俺様社長と溺愛婚前同居!?

「どうしたんだ、これ」

「何を着ていけばいいか悩んでいたら、正解が分からなくなって……」

「はは、そんなことで悩んでいたのか。結花は何を着ていこうと思ったんだ?」

 悩むほどたくさん持っているわけじゃない。あるのはカジュアルな服ばかりで、女らしさからほど遠いものばかり。

「やっぱり私はお留守番でいいよ。着ていく服がないもん」

「そんなことない。じゃあ俺が決める。これと、これな」

「ええっ」

 賢人が選んだのは、真っ白のTシャツにデニムのスキニーパンツ。

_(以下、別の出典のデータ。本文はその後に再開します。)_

Background: an optimization exercise with open tools, aiming at small area. Do not read the settings as production practice.
At most, simulation tests tie the RTL to the original design; equivalence was not proved.
Function not checked in runs 1 and 2: the RTL went through the layout flow alone.

### flow/run.sh
#!/bin/bash
# synth_recipe.tcl (not shown) runs the flow's synth.tcl, then flattens the netlist and writes it again
# the make line also repeats each setting of config.mk as NAME=value (left out here)
make -C /OpenROAD-flow-scripts/flow DESIGN_CONFIG=/design/flow/config.mk WORK_HOME=/design/flow/orfs CLKGATE_MAP_FILE= SYNTH_SCRIPT=/design/flow/synth_recipe.tcl finish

こんな格好でいいの? と彼のほうを見てみると、何の迷いもなさそうな賢人さんが笑う。

「俺も白のTシャツにデニムだし。お揃いだよ」

「あ……」

 私のコーディネートと同じアイテムを着ていることに気づいた。私と違って、シンプルなスタイルなのにオシャレ感が漂っているけど。

「似たような感じだったら恥ずかしくないだろ。浮くこともないし」

「まあ……確かに」

「早く行くぞ」

「うん……っ」

 扉が閉まったあと、すぐに着替え始める。

 私に気を遣って、同じような格好をしてくれたのだろうか。そもそも私はいつもこんな格好だし、気にするのは今更かもしれないけど……。